There has been some discussion abouth the OpenMath referencing triplet: a symbol (OMS in OM) has three attributes a name, a cd, and a cdbase, e.g. the symbol for addition might be
<OMS cdbase="" cd="arith1" name="plus"/>

The cdbase and cd attributes determines a content dictionary (in this case the file and the name attribute a symbol declaration in it (the name of that must be cd-unique).

In MathML3 we want to follow the same general model, but have the definitionURL attribute for specifying meaning. Here we would use the URL currently. There was some discussion whether we should have one big CD for MathML or many small ones, … Sam Dooley remarked that if we were to use the OM triplet, then he would like to treat the cd attribute like a cdbase now, which inherits…, then we could write <apply cd="mathml">...<csymbol name="plus"/> ...</apply> (especially if we had one big CD for all MathML, then we could make the cd=”mathml” a default on the <math> element…). Frankly I find this quite attractive (after having thought about it).

I would like to take this idea a little further in MathML3: like MathML2 we use a single URI-type attribute for symbol referencing, let’s call it pref (path ref; just to distinguish it from definitionURL for this post, it could in the end becomd definitionURL to keep backwards compatibility; after all MathML does not say what kind of URLs definitionURL should be; convenient).

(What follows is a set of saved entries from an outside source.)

===== config.mk =====
export PLATFORM = sky130hd
export DESIGN_NAME = sr_latch_driver_flat
export DESIGN_NICKNAME = d
export VERILOG_FILES = /design/src/rtl/sr_latch_driver_if.sv /design/src/rtl/sr_latch_driver.sv /design/src/flat_wrapper.sv
export SDC_FILE = /design/constraint.sdc
export NUM_CORES = 1
export LEC_CHECK = 0
export ABC_CLOCK_PERIOD_IN_PS = 3500
export BUFFER_PORTS_ARGS = -buffer_cell sky130_fd_sc_hd__buf_2
export CAP_MARGIN = 40
export CORE_MARGIN = 2
export CORE_UTILIZATION = 35
export CTS_CLUSTER_DIAMETER = 80
export DETAILED_ROUTE_END_ITERATION = 8
export PLACE_DENSITY = 0.6
export SLEW_MARGIN = 20
export SYNTH_ARGS = -nofsm -noshare
export SYNTH_HDL_FRONTEND = slang
export SYNTH_SLANG_ARGS = --single-unit

===== constraint.sdc =====
create_clock -name clk -period 3.5 [get_ports clk]
set_input_delay 0.525 -clock clk [delete_from_list [all_inputs] [get_ports clk]]
set_output_delay 0.525 -clock clk [all_outputs]
set_load 0.02 [all_outputs]

===== src/rtl/sr_latch_driver_if.sv =====
// Command handshake and active-low latch strobes between an upstream
// controller and sr_latch_driver.
interface sr_latch_driver_if;
  logic cmd_valid;
  logic cmd_set;
  logic cmd_ready;
  logic s;
  logic r;
  logic busy;
  logic done;
  logic q_shadow;

  modport master (
    output cmd_valid, cmd_set,
    input  cmd_ready, s, r, busy, done, q_shadow
  );

  modport slave (
    input  cmd_valid, cmd_set,
    output cmd_ready, s, r, busy, done, q_shadow
  );
endinterface


===== src/rtl/sr_latch_driver.sv =====
// Turns set/clear commands into clean active-low s/r pulses of PULSE_W cycles,
// each followed by a GAP_W-cycle guard gap, and tracks the expected latch state.
module sr_latch_driver #(
  parameter int PULSE_W = 4,
  parameter int GAP_W   = 2,
  parameter int CNT_W   = 4
) (
  input  logic              clk,
  input  logic              rst_n,
  sr_latch_driver_if.slave  bus
);

  typedef enum logic [1:0] {
    IDLE    = 2'd0,
    PULSE_S = 2'd1,
    PULSE_R = 2'd2,
    GAP     = 2'd3
  } state_t;

  state_t             state_q, state_d;
  logic [CNT_W-1:0]   cnt_q, cnt_d;
  logic               s_q, s_d;
  logic               r_q, r_d;
  logic               ready_q, ready_d;
  logic               busy_q, busy_d;
  logic               done_q, done_d;
  logic               q_shadow_q, q_shadow_d;

  always_comb begin
    state_d    = state_q;
    cnt_d      = cnt_q;
    q_shadow_d = q_shadow_q;

    case (state_q)
      IDLE: begin
        // ready_q gates acceptance so the first cycle after reset ignores commands
        if (bus.cmd_valid && ready_q) begin
          cnt_d   = CNT_W'(PULSE_W - 1);
          state_d = bus.cmd_set ? PULSE_S : PULSE_R;
        end
      end
      PULSE_S, PULSE_R: begin
        if (cnt_q == '0) begin
          q_shadow_d = (state_q == PULSE_S);
          cnt_d      = CNT_W'(GAP_W - 1);
          state_d    = GAP;
        end else begin
          cnt_d = cnt_q - CNT_W'(1);
        end
      end
      GAP: begin
        if (cnt_q == '0) begin
          state_d = IDLE;
        end else begin
          cnt_d = cnt_q - CNT_W'(1);
        end
      end
      default: state_d = IDLE;
    endcase

    // Outputs decode the next state, so s and r can only ever be low in
    // mutually exclusive states and are glitch-free registers.
    s_d     = (state_d != PULSE_S);
    r_d     = (state_d != PULSE_R);
    busy_d  = (state_d != IDLE);
    ready_d = (state_d == IDLE);
    done_d  = (state_d == GAP) && (cnt_d == '0);
  end

  always_ff @(posedge clk) begin
    if (!rst_n) begin
      state_q    <= IDLE;
      cnt_q      <= '0;
      s_q        <= 1'b1;
      r_q        <= 1'b1;
      ready_q    <= 1'b0;
      busy_q     <= 1'b0;
      done_q     <= 1'b0;
      q_shadow_q <= 1'b0;
    end else begin
      state_q    <= state_d;
      cnt_q      <= cnt_d;
      s_q        <= s_d;
      r_q        <= r_d;
      ready_q    <= ready_d;
      busy_q     <= busy_d;
      done_q     <= done_d;
      q_shadow_q <= q_shadow_d;
    end
  end

  assign bus.s         = s_q;
  assign bus.r         = r_q;
  assign bus.cmd_ready = ready_q;
  assign bus.busy      = busy_q;
  assign bus.done      = done_q;
  assign bus.q_shadow  = q_shadow_q;

endmodule


===== src/flat_wrapper.sv =====
// flat-port wrapper written by rule: the top's interface ports become plain ports
module sr_latch_driver_flat 
#(
  parameter int PULSE_W = 4,
  parameter int GAP_W   = 2,
  parameter int CNT_W   = 4
)
  (clk, rst_n, bus_cmd_valid, bus_cmd_set, bus_cmd_ready, bus_s, bus_r, bus_busy, bus_done, bus_q_shadow);
  sr_latch_driver_if bus_i ();
  input  logic clk;
  input  logic rst_n;
  input wire logic [$bits(bus_i.cmd_valid)-1:0] bus_cmd_valid;
  input wire logic [$bits(bus_i.cmd_set)-1:0] bus_cmd_set;
  output wire logic [$bits(bus_i.cmd_ready)-1:0] bus_cmd_ready;
  output wire logic [$bits(bus_i.s)-1:0] bus_s;
  output wire logic [$bits(bus_i.r)-1:0] bus_r;
  output wire logic [$bits(bus_i.busy)-1:0] bus_busy;
  output wire logic [$bits(bus_i.done)-1:0] bus_done;
  output wire logic [$bits(bus_i.q_shadow)-1:0] bus_q_shadow;
  assign bus_i.cmd_valid = bus_cmd_valid;
  assign bus_i.cmd_set = bus_cmd_set;
  assign bus_cmd_ready = bus_i.cmd_ready;
  assign bus_s = bus_i.s;
  assign bus_r = bus_i.r;
  assign bus_busy = bus_i.busy;
  assign bus_done = bus_i.done;
  assign bus_q_shadow = bus_i.q_shadow;
  sr_latch_driver #(.PULSE_W(PULSE_W), .GAP_W(GAP_W), .CNT_W(CNT_W)) u_core (.clk(clk), .rst_n(rst_n), .bus(bus_i));
endmodule
### config.mk
export PLATFORM = sky130hd
export DESIGN_NAME = dut
export DESIGN_NICKNAME = d
export VERILOG_FILES = /design/src/rtl/dut.sv
export SDC_FILE = /design/constraint.sdc
export NUM_CORES = 1
export LEC_CHECK = 0
export CAP_MARGIN = 20
export CORE_ASPECT_RATIO = 0.9
export CORE_MARGIN = 1
export CORE_UTILIZATION = 49
export CTS_BUF_LIST = sky130_fd_sc_hd__clkbuf_8
export DETAILED_ROUTE_END_ITERATION = 10
export GPL_ROUTABILITY_DRIVEN = 0
export GPL_TIMING_DRIVEN = 0
export PLACE_DENSITY_LB_ADDON = 0.3
export SYNTH_ARGS = -nofsm -noshare
export SYNTH_HDL_FRONTEND = slang
export SYNTH_SLANG_ARGS = --single-unit
### constraint.sdc
create_clock -name clk -period 1.1 [get_ports clk]
set_clock_uncertainty 0.15 [all_clocks]
set_input_delay 0.275 -clock clk [delete_from_list [all_inputs] [get_ports clk]]
set_output_delay 0.275 -clock clk [all_outputs]
set_load 0.01 [all_outputs]
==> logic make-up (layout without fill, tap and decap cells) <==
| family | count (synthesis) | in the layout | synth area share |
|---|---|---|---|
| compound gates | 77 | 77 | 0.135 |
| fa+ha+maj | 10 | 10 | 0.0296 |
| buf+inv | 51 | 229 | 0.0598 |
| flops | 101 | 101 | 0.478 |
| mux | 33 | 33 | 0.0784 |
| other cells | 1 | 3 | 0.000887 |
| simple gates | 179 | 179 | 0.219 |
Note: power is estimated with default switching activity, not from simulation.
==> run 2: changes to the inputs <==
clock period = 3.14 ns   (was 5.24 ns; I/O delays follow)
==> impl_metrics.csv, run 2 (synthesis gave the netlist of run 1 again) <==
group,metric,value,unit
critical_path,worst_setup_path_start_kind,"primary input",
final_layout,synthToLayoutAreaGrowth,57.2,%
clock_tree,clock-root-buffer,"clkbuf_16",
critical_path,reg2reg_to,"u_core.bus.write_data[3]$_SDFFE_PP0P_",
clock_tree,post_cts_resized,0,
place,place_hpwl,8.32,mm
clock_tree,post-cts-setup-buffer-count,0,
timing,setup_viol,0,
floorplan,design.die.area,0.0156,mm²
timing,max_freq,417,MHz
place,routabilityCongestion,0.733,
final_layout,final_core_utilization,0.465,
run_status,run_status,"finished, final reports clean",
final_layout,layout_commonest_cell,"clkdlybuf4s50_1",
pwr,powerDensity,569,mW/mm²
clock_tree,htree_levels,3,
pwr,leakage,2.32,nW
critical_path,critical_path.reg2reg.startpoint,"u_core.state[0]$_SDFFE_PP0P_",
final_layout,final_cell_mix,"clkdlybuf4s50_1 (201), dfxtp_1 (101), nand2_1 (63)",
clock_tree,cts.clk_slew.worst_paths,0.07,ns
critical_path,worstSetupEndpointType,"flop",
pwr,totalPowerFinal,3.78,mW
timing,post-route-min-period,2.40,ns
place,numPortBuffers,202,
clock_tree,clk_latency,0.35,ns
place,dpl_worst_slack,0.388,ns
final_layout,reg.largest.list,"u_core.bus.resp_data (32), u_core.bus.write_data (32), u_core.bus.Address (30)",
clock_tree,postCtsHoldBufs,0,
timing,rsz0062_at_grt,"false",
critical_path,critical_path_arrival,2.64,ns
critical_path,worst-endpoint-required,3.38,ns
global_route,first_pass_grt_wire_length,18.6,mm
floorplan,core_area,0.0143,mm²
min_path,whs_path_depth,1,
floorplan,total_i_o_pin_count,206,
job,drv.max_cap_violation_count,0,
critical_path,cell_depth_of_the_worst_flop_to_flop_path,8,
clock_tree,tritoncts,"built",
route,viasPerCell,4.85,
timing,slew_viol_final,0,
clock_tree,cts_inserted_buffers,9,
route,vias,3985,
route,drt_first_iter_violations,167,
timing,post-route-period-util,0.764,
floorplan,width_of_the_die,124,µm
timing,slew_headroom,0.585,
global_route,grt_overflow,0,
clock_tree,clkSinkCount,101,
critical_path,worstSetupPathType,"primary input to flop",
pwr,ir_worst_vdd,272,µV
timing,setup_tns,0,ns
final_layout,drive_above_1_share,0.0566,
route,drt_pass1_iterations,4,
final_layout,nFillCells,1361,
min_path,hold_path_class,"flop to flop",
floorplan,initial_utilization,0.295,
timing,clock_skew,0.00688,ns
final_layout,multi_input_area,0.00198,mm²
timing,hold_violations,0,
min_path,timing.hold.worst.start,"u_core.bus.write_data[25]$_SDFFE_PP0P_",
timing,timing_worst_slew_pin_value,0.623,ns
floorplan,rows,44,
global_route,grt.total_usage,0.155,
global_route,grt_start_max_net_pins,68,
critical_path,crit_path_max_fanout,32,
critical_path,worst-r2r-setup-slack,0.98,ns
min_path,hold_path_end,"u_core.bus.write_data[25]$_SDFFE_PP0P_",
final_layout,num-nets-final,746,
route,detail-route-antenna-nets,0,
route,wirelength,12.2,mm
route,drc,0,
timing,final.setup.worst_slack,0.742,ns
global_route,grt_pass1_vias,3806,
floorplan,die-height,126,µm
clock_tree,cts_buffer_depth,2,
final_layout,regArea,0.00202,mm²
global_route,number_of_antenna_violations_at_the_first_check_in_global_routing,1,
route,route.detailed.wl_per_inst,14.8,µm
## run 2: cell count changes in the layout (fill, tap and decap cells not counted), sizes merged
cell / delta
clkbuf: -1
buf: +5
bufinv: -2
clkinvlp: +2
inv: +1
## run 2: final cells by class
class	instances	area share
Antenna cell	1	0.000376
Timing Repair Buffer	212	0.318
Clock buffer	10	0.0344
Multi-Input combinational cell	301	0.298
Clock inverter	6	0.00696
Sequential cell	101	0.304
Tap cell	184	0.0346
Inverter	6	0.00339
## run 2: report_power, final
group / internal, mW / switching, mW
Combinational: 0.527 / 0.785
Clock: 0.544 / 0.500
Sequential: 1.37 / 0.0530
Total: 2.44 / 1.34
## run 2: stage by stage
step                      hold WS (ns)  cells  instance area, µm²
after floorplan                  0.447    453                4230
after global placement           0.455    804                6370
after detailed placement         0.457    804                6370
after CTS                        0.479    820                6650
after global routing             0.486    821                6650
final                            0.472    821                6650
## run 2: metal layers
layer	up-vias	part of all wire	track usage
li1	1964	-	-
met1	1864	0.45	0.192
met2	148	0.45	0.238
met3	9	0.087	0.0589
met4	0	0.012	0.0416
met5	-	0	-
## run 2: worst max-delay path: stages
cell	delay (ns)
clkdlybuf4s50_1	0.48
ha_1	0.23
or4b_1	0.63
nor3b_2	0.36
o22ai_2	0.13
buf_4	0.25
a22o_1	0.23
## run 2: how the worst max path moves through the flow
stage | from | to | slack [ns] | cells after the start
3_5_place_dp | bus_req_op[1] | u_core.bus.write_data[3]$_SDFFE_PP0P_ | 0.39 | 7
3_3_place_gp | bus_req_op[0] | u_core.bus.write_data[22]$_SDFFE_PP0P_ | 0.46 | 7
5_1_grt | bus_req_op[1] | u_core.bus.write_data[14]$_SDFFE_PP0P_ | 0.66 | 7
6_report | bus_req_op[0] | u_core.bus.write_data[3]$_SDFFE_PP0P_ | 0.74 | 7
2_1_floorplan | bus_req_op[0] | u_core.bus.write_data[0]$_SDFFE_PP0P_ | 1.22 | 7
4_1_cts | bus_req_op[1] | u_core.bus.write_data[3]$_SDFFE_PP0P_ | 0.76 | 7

So we use pref attributes on csymbols, and take xml:base into the picture we can write

<csymbol pref=""/>

<math xml:base="">.... <csymbol pref="arith1/plus"/>...</math>

and even

<math xml:base="">
<apply xml:base="arith1">
<csymbol pref="plus"/>...</math>

This would make a very simple framework. All the URIs can be used for REST-ful access to the relevant features (symbol declarations in the CDs), and relative URIs work as expected. And if we write content dictionaries in a somewhat atomic way, then we can even supply them on a static web server. It would be quite simple to configure apache that it really generates the right files, for instance, in the directory …/arith1 we could have ocd.php with the CD skeleton and inclusions for the symbol declarations which are represented as files in the directory. e.g. arith1/plus.

That would make it quite simple to set up a structure that would make the cds meaningful.